Of the material below, only the lines from the line containing "set_output_delay 0.68 -clock" down to the line containing "run 2 against" belong in the answer, written out exactly.

# # # # # # #

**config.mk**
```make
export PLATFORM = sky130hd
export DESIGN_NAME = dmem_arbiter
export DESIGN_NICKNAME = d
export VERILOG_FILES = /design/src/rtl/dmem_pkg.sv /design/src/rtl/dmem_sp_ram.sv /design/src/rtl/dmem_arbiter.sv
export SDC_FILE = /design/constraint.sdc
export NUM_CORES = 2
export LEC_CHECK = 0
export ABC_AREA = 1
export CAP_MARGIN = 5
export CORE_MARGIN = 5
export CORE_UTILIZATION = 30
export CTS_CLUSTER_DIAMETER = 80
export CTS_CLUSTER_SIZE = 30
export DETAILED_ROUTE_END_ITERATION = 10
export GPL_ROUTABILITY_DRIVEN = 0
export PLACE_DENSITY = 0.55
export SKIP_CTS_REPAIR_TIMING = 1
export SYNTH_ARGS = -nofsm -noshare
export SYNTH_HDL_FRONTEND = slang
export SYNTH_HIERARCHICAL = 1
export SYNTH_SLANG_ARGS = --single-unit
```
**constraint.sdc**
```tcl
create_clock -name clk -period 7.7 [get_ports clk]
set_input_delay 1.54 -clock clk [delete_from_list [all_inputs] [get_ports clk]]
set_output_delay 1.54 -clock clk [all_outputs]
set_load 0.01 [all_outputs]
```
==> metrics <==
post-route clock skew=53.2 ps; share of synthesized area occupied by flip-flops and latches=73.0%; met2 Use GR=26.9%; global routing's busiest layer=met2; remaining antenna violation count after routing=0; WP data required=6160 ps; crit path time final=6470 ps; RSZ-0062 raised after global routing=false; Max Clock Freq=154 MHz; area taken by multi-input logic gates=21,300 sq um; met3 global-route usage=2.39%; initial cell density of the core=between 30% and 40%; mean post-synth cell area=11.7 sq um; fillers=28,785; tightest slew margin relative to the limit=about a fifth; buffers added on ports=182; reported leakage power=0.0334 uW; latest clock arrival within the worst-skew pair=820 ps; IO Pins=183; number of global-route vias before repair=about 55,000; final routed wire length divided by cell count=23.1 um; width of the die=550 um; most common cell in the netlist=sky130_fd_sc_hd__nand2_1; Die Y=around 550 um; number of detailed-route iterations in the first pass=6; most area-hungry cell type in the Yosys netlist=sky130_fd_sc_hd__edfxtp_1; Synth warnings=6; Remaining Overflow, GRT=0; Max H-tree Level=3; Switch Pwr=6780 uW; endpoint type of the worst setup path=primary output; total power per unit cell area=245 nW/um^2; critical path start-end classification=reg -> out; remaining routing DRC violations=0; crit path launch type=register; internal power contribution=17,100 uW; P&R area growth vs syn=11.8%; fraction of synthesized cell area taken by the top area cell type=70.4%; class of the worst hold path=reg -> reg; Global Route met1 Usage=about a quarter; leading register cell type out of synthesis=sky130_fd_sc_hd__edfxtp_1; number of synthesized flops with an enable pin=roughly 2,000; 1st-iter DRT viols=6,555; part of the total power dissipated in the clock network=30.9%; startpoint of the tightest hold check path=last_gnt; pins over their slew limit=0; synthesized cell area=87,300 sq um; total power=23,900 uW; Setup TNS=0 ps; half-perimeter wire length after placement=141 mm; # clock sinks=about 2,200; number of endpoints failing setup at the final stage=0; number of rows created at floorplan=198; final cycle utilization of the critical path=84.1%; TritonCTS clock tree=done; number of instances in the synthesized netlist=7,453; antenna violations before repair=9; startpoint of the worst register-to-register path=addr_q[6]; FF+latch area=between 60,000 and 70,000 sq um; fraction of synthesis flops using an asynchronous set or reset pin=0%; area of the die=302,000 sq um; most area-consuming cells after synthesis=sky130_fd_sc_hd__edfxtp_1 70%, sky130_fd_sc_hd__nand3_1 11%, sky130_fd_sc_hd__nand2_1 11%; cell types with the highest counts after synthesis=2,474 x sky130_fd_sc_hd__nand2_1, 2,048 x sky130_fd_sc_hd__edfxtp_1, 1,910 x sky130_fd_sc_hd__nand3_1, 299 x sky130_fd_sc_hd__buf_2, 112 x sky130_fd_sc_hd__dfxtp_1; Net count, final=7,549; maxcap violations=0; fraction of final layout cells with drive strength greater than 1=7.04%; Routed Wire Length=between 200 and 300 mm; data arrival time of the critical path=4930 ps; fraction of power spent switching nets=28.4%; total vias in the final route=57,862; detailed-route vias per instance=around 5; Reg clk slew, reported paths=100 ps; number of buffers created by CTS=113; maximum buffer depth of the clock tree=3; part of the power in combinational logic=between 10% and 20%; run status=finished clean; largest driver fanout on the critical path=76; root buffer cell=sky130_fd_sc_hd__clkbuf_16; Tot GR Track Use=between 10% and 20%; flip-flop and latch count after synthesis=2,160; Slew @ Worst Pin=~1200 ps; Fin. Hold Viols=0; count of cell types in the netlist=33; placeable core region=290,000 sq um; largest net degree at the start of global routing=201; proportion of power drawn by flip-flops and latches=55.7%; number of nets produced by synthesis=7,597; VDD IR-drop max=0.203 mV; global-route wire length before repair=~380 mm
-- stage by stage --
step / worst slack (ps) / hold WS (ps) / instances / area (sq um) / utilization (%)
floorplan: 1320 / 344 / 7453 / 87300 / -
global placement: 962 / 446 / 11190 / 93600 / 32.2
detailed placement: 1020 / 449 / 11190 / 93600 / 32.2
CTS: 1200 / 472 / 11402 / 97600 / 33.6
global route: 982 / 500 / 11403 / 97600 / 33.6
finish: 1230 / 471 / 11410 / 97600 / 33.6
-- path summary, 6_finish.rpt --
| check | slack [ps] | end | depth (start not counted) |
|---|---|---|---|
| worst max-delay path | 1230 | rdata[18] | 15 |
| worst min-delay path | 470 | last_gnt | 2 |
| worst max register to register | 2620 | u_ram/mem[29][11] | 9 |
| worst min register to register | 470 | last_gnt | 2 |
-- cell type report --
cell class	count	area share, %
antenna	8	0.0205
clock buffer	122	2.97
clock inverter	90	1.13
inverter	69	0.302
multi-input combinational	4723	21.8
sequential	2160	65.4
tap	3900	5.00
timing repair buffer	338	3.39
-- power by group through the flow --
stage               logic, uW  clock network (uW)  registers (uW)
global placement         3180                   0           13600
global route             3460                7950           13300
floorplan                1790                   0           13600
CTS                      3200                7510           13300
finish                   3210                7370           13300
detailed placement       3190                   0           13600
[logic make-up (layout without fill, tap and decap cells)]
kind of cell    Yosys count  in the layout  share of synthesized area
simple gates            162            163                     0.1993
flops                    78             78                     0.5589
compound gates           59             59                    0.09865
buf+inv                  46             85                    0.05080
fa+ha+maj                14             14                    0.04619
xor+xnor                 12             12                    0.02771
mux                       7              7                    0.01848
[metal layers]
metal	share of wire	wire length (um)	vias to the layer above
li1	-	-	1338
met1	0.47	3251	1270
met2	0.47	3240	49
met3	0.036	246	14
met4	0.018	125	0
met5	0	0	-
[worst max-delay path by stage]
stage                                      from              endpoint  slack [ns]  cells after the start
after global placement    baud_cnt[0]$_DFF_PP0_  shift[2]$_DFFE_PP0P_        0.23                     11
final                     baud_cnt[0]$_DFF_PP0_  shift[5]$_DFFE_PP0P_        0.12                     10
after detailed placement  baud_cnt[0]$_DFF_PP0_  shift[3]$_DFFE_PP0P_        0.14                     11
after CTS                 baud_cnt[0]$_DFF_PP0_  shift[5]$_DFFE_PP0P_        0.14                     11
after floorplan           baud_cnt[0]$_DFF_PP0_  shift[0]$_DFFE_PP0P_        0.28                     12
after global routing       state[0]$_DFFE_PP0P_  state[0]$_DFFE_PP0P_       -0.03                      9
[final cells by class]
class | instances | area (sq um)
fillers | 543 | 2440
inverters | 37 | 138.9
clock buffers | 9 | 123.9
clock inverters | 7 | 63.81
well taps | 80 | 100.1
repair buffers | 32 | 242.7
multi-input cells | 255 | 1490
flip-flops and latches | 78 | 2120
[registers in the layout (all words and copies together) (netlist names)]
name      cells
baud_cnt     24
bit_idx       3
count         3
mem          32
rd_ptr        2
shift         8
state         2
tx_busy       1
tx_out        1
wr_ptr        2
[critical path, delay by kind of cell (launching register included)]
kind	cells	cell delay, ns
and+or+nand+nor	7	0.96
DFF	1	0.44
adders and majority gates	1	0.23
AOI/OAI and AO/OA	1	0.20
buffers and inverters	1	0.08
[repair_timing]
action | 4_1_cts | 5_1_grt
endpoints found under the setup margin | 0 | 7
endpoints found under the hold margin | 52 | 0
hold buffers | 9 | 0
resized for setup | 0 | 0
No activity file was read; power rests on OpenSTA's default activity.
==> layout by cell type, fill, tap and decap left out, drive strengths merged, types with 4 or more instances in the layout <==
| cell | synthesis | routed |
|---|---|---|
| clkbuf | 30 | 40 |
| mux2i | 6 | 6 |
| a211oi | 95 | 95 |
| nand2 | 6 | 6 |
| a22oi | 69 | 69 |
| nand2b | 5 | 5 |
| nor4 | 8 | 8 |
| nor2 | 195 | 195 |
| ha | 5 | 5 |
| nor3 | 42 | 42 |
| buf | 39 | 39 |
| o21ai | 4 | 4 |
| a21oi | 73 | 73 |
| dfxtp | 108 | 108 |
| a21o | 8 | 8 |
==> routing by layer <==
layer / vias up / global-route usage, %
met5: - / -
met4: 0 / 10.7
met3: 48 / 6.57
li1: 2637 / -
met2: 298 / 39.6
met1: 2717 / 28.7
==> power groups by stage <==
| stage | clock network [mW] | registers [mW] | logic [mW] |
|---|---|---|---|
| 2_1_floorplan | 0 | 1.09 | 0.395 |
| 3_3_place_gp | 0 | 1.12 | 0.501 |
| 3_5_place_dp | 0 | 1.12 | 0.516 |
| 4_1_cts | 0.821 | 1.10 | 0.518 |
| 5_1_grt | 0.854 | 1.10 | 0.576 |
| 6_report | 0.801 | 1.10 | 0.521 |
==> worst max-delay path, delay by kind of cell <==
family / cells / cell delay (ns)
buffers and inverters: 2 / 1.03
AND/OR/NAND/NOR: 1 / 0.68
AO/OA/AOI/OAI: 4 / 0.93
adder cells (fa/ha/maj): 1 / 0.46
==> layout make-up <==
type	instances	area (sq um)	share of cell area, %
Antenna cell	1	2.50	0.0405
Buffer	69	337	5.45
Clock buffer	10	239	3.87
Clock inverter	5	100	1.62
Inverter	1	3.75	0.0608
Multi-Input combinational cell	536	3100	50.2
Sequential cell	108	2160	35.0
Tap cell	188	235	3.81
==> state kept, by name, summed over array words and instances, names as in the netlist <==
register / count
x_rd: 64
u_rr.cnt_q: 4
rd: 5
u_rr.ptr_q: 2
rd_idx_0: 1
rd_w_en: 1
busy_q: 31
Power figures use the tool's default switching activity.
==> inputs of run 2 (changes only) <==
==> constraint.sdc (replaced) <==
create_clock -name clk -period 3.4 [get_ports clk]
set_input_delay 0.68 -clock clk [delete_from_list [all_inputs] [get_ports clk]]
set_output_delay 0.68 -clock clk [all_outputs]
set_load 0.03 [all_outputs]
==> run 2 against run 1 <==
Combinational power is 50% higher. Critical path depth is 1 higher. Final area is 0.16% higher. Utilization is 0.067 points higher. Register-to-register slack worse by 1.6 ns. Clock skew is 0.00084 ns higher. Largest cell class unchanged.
`src/rtl/sync_up_pkg.sv`:
```
`default_nettype none
// ============================================================================
//  Module      : sync_up_pkg
//  Description : Shared definitions for the synchronous up-counter family.
//                Holds the default geometry (WIDTH/MODULUS) and the per-edge
//                operation decode used by the counter top level.
//  Revision    : 1.0  initial release
// ============================================================================
package sync_up_pkg;

  localparam int DEF_WIDTH   = 4;
  localparam int DEF_MODULUS = 16;

  // What the counter does on the next rising edge.
  typedef enum logic [1:0] {
    OP_HOLD = 2'd0,
    OP_INC  = 2'd1,
    OP_WRAP = 2'd2,
    OP_LOAD = 2'd3
  } op_e;

  // Priority is load > enable > hold; an enabled count at the top value
  // becomes a wrap rather than a plain increment.
  function automatic op_e decode_op(input logic load, input logic en,
                                    input logic at_max);
    op_e op;
    op = OP_HOLD;
    if (load)        op = OP_LOAD;
    else if (en)     op = at_max ? OP_WRAP : OP_INC;
    return op;
  endfunction

endpackage
`default_nettype wire

```
`src/rtl/sync_up_bit.sv`:
```
`default_nettype none
// ============================================================================
//  Module      : sync_up_bit
//  Description : One T-style counter stage. Toggles when i_tog is high,
//                takes i_d when i_ld is high (load has priority), and clears
//                asynchronously while rst is low.
//  Ports       : clk   - clock, rising edge
//                rst   - asynchronous clear, active low
//                i_tog - toggle enable (count enable AND all lower bits 1)
//                i_ld  - synchronous load strobe
//                i_d   - load value
//                o_q   - registered stage output
//  Revision    : 1.0  initial release
// ============================================================================
module sync_up_bit (
  input  logic clk,
  input  logic rst,
  input  logic i_tog,
  input  logic i_ld,
  input  logic i_d,
  output logic o_q
);

  logic r_q;

  always_ff @(posedge clk or negedge rst) begin
    if (!rst) begin
      r_q <= 1'b0;
    end else if (i_ld) begin
      r_q <= i_d;
    end else if (i_tog) begin
      r_q <= ~r_q;
    end
  end

  assign o_q = r_q;

endmodule
`default_nettype wire

```
`src/rtl/sync_up.sv`:
```
`default_nettype none
// ============================================================================
//  Module      : sync_up
//  Description : Synchronous modulo-MODULUS up-counter with parallel load
//                (saturating at MODULUS-1), cascadable terminal count and a
//                sticky wrap flag.
//  Ports       : clk  - clock, rising edge
//                rst  - asynchronous reset, active low
//                en   - count enable
//                load - synchronous parallel load strobe (beats en)
//                dIn  - parallel load value
//                qOut - current count, registered
//                tc   - terminal count (qOut == MODULUS-1 and en), combinational
//                ovf  - sticky wrap flag, cleared by load or reset
//  Revision    : 1.0  initial release
// ============================================================================
module sync_up
  import sync_up_pkg::*;
#(
  parameter int WIDTH   = DEF_WIDTH,
  parameter int MODULUS = DEF_MODULUS
) (
  input  logic             clk,
  input  logic             rst,
  input  logic             en,
  input  logic             load,
  input  logic [WIDTH-1:0] dIn,
  output logic [WIDTH-1:0] qOut,
  output logic             tc,
  output logic             ovf
);

  // Top legal count; also the saturation value for out-of-range loads.
  localparam logic [WIDTH-1:0] c_MAX = WIDTH'(MODULUS - 1);

  logic             w_at_max;
  op_e              w_op;
  logic             w_ld;
  logic [WIDTH-1:0] w_ld_val;
  logic             w_inc;
  logic [WIDTH-1:0] w_carry;
  logic             r_ovf;

  assign w_at_max = (qOut == c_MAX);
  assign w_op     = decode_op(load, en, w_at_max);

  // A wrap is realised as a synchronous load of zero, so the stages only
  // ever see a plain binary increment below c_MAX and the count can never
  // step past MODULUS-1.
  assign w_ld     = (w_op == OP_LOAD) || (w_op == OP_WRAP);
  assign w_ld_val = (w_op == OP_LOAD) ? ((dIn > c_MAX) ? c_MAX : dIn) : '0;
  assign w_inc    = (w_op == OP_INC);

  // Ripple of "all lower bits are one" feeding each stage's toggle.
  for (genvar i = 0; i < WIDTH; i++) begin : g_stage
    if (i == 0) begin : g_lsb
      assign w_carry[i] = w_inc;
    end else begin : g_upper
      assign w_carry[i] = w_carry[i-1] & qOut[i-1];
    end

    sync_up_bit u_bit (
      .clk   (clk),
      .rst   (rst),
      .i_tog (w_carry[i]),
      .i_ld  (w_ld),
      .i_d   (w_ld_val[i]),
      .o_q   (qOut[i])
    );
  end

  always_ff @(posedge clk or negedge rst) begin
    if (!rst) begin
      r_ovf <= 1'b0;
    end else begin
      case (w_op)
        OP_LOAD: r_ovf <= 1'b0;
        OP_WRAP: r_ovf <= 1'b1;
        default: r_ovf <= r_ovf;
      endcase
    end
  end

  assign ovf = r_ovf;

  // Cascade output: high in the cycle whose edge will wrap this stage.
  assign tc = w_at_max & en;

endmodule
`default_nettype wire

```
`config.mk`:
```
export PLATFORM = sky130hd
export DESIGN_NAME = sync_up
export DESIGN_NICKNAME = d
export VERILOG_FILES = /design/src/rtl/sync_up_pkg.sv /design/src/rtl/sync_up_bit.sv /design/src/rtl/sync_up.sv
export SDC_FILE = /design/constraint.sdc
export NUM_CORES = 1
export LEC_CHECK = 0
export BUFFER_PORTS_ARGS = -buffer_cell sky130_fd_sc_hd__buf_2
export CAP_MARGIN = 20
export CORE_AREA = 5 5 42 44
export DETAILED_ROUTE_END_ITERATION = 10
export DIE_AREA = 0 0 47 49
export PLACE_DENSITY_LB_ADDON = 0.12
export SLEW_MARGIN = 25
export SYNTH_ARGS = -nofsm -noshare
export SYNTH_HDL_FRONTEND = slang
export SYNTH_SLANG_ARGS = --single-unit
```
`constraint.sdc`:
```
create_clock -name clk -period 2.8 [get_ports clk]
set_input_delay 0.42 -clock clk [delete_from_list [all_inputs] [get_ports clk]]
set_output_delay 0.42 -clock clk [all_outputs]
set_load 0.05 [all_outputs]
```
# Word-level counts from Yosys, hierarchy flattened
# Cells that the tools add are included.
dict set report word_totals {
  latch_bits 0
  ff_bits 5
  rom_bits 0
  ram_bits 0
  input_bits 8
  elab_cells 38
  memories 0
  output_inout_bits 6
}
dict set report classes {
  n_addsub 0
  reduce_logical 6
  n_bitwise 8
  multipliers 0
  shifts 0
  muxes 14
  order_cmp 1
  eq_ne 4
  div 0
}
# op n
set op_table {}
lappend op_table {{nonzero test 2 bit} 5}
lappend op_table {{2-to-1 mux 1 bit} 8}
lappend op_table {{2-to-1 mux 4 bit} 2}
lappend op_table {{2-to-1 mux 2 bit} 3}
lappend op_table {{AND 1 bit} 4}
lappend op_table {{== test 2 bit, second input constant} 2}
lappend op_table {{== test 4 bit, second input constant} 1}
lappend op_table {{> comparator 4 bit, second input constant} 1}
lappend op_table {{NOT 1 bit} 4}
lappend op_table {{== test 2 x 1 -> 1 bit, second input constant} 1}
lappend op_table {{one-hot mux 1 bit (2 select lines)} 1}
lappend op_table {{logical OR 1 bit} 1}

# Logic depth before layout (Yosys ltp)
dict set report depth {
  depth_word 10
  ltp_mapped 3
  depth_no_buf 3
}

# Cells and area by module
# From an unflattened synthesis, not the netlist that was laid out.
dict set report hier_totals {
  hier_cells 34
  hier_area_um2 337.8
}
# mod cells_each seq_area_each_um2 n_inst area_each_um2
set modules_own_cells {}
lappend modules_own_cells {sync_up_bit 4 25.0 4 42.5}
lappend modules_own_cells {sync_up 18 25.0 1 167.7}

# Least setup slack after synthesis
# No wires, ideal clock.
dict set report synth_timing {
  path_kind {input -> output}
  start {input port en}
  end {output port tc}
  n_path_buf 0
  setup_slack_ps 1440
  cell_stages 2
  required_time_ps 2380
  arrival_time_ps 940
  path_cell_list {and3_4 and3_2}
}
dict set report synth_between {
  elab_chain_cells 1
}
# item line
set synth_rtl {}
lappend synth_rtl {{start: declaration} sync_up.sv:25} ;# input logic en,
lappend synth_rtl {{AND 1 bit} sync_up.sv:87} ;# assign tc = w_at_max & en;
lappend synth_rtl {{end: declaration} sync_up.sv:29} ;# output logic tc,
# Every way passes these cells.

# Final worst setup path
dict set report layout_timing {
  start {register g_stage[0].u_bit.r_q}
  end {output port tc}
}
dict set report layout_between {
  elab_chain_cells 2
}
# item line
set layout_rtl {}
lappend layout_rtl {{start: declaration} sync_up_bit.sv:24} ;# logic r_q;
lappend layout_rtl {{start signal: assignment} sync_up_bit.sv:30} ;# r_q <= i_d;
lappend layout_rtl {{start signal: assignment} sync_up_bit.sv:32} ;# r_q <= ~r_q;
lappend layout_rtl {{== test 4 bit} sync_up.sv:44} ;# assign w_at_max = (qOut == c_MAX);
lappend layout_rtl {{AND 1 bit} sync_up.sv:87}
# Every way passes these cells.

==> results.toml <==
[timing]
hold_violations = 0
max_freq_mhz = 582.4
worst_pin_slew_ps = 251.9
tns_ps = 0
setup_viol = 0
fin_crit_sh_pct = 61.33
period_needed_ps = 1717
finalMaxSlewViolations = 0
rsz0062_at_grt = "no"
slew_headroom_pct = 83.32
skew_ps = 0.5693
hold-worst-slack_ps = 387.7

[worst_setup_path]
cp-end-kind = "output port"
cp-start-kind = "flop"
cp.required_ps = 2380
crit_fanout = 5
worstRegToRegCells = 3
ff2ff_setup_slack_ps = 1850
critPathArrivalTime_ps = 1300
timing.rr.start = "g_stage[0].u_bit.o_q$_DFFE_PN0P_"
timing.rr.end = "g_stage[2].u_bit.o_q$_DFFE_PN0P_"
worstSetupPathType = "flop to output port"

[floorplan]
die_w_um = 47
die_h_um = 49
core_area_um2 = 1401
start_util_pct = 19.11
rows = 14
ios = 14
dieArea_um2 = 2303

[logic_synthesis]
yosys_warnings = 0
syn_area_per_cell_um2 = 9.563
synth_top_area_share_pct = 46.73
synth_common_cells = "dfrtp_1 (5), nand2_1 (5), buf_4 (4)"
ys_seq_elements = 5
netlist_instances = 28
synthDistinctLibCells = 13
synth_nets = 36
ys_seq_area_share_pct = 46.73
synthesis.area_um2 = 267.8
async_reset_ff_share_pct = 100.0
synth_edf_count = 0
synth_ff_type = "dfrtp_1"
netlist_top_cells_area = "dfrtp_1 (47%), buf_4 (11%), nand2_1 (7.0%), xnor2_1 (6.5%), xor2_1 (6.5%)"
synth_top_area_cell = "dfrtp_1"

[finish]
n_antenna_cell = 0
syn2layout_area_growth_pct = 32.71
drive_gt1_share_pct = 43.90
fin_nets = 50
fin_cells = 57

[power]
power_density_nw_per_um2 = 656.8
max-vdd-ir-drop_v = 0.0001928
sw_frac_of_total_pct = 34.33
cellLeakagePower_nw = 0.1759
p_int_mw = 0.1533
pwr-share-comb_pct = 26.4
power_mw = 0.2334
power_frac_clock_pct = 35.0
seqPwrFrac_pct = 38.5
power_switching_mw = 0.08011

[place]
port_buffers = 13
dp_cells = 52
gp_congestion = 0.6699

[worst_hold_path]
min_path_type = "primary input to flop"
whs_path_depth = 3
min_to = "g_stage[0].u_bit.o_q$_DFFE_PN0P_"
hp-start = "dIn[0]"

[cts]
cts_sinks = 5
root_buffer = "clkbuf_4"
cts_tree = "done"
clkTransAtPathRegs_ps = 40
clock_latency_ps = 240
clockBufferDepth = 2
cts_buffers = 3
cts_resized = 0
h-tree-depth = 1

[global_routing]
grt_max_degree = 10
antenna_found_initial = 0
grt_overflow_total = 0
track_usage_pct = 5.857
grt_pass1_wl_um = 903
grt_pass1_vias = 215

[job]
maxCapViolCount = 0

[routing]
drt_wl_total_um = 610
firstDrtPassIters = 2
post_drt_via_cell_ratio = 4.035
drt-initial-drc-count = 2
ant_nets = 0
wl_per_cell_um = 10.70
vias = 230
route.detailed.drc = 0

[outcome]
status = "finished, final reports clean"
-- cells in the final DEF (no fill, tap or decap) --
cell type,count
nand4_1,1
o21ai_1,1
o21ai_0,3
clkbuf_1,1
dfrtp_1,5
dlygate4sd3_1,1
clkbuf_4,3
a31oi_1,1
buf_2,13
xnor2_1,2
xor2_1,2
nand2_1,5
and3_4,1
nor2_1,1
and3_2,1
-- worst max path at each step --
| stage | startpoint | to | cells past startpoint |
|---|---|---|---|
| final | g_stage[0].u_bit.o_q$_DFFE_PN0P_ | tc | 3 |
| after global routing | g_stage[0].u_bit.o_q$_DFFE_PN0P_ | tc | 3 |
| after CTS | g_stage[0].u_bit.o_q$_DFFE_PN0P_ | tc | 3 |
| after detailed placement | en | tc | 4 |
| after global placement | en | tc | 4 |
| after floorplan | en | tc | 2 |
-- power groups by stage --
stage	Sequential [mW]	Clock [mW]	Combinational [mW]
final	0.0899	0.0818	0.0617
after global routing	0.0921	0.0913	0.0657
after CTS	0.0901	0.0877	0.0629
after detailed placement	0.0911	0	0.0617
after global placement	0.0906	0	0.0617
after floorplan	0.0898	0	0.0546
-- final cells by class --
type	instances	area, um2
fill	171	1046
sequential	5	125.1
multi-input combinational	18	108.9
timing repair buffer	14	75.07
clock buffer	4	26.28
tap	16	20.02
-- kinds of logic (layout without fill, tap and decap cells) --
| kind of cell | count (synthesis) | in the layout | synth area share [%] |
|---|---|---|---|
| AND/OR/NAND/NOR | 9 | 9 | 17.76 |
| AO/OA/AOI/OAI | 5 | 5 | 9.811 |
| flip-flops | 5 | 5 | 46.73 |
| buffers and inverters | 5 | 18 | 12.62 |
| XOR/XNOR | 4 | 4 | 13.09 |
-- sequential cells by signal, indices dropped and copies added, names as in the netlist --
signal / count
g_stage.u_bit.o_q: 4
ovf: 1
-- what timing repair did --
action | CTS | global route
setup buffers | 0 | 0
hold buffers | 1 | 0
endpoints found under the hold margin | 5 | 0
-- critical path, stage by stage (launching register included) --
cell	delay, ps
dfrtp_1	420
and3_4	230
and3_2	160
buf_2	250
-- per-stage QoR --
stage                     util (%)  instance area [um2]  worst slack (ps)
after floorplan                  -                267.8              1440
after global placement       22.77                319.1              1219
after detailed placement     22.77                319.1              1214
after CTS                    25.36                355.3              1057
after global routing         25.36                355.3             997.1
final                        25.36                355.3              1083
-- routing by layer --
metal  GRT usage (%)  part of all wire [%]
met5               0                     0
met4           4.147                     0
met3           3.321                    12
met2           7.466                    41
met1           7.080                    47
Power figures use the tool's default switching activity.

# # # # # # #

• Task answer:
set_output_delay 0.68 -clock clk [all_outputs]
set_load 0.03 [all_outputs]
==> run 2 against run 1 <==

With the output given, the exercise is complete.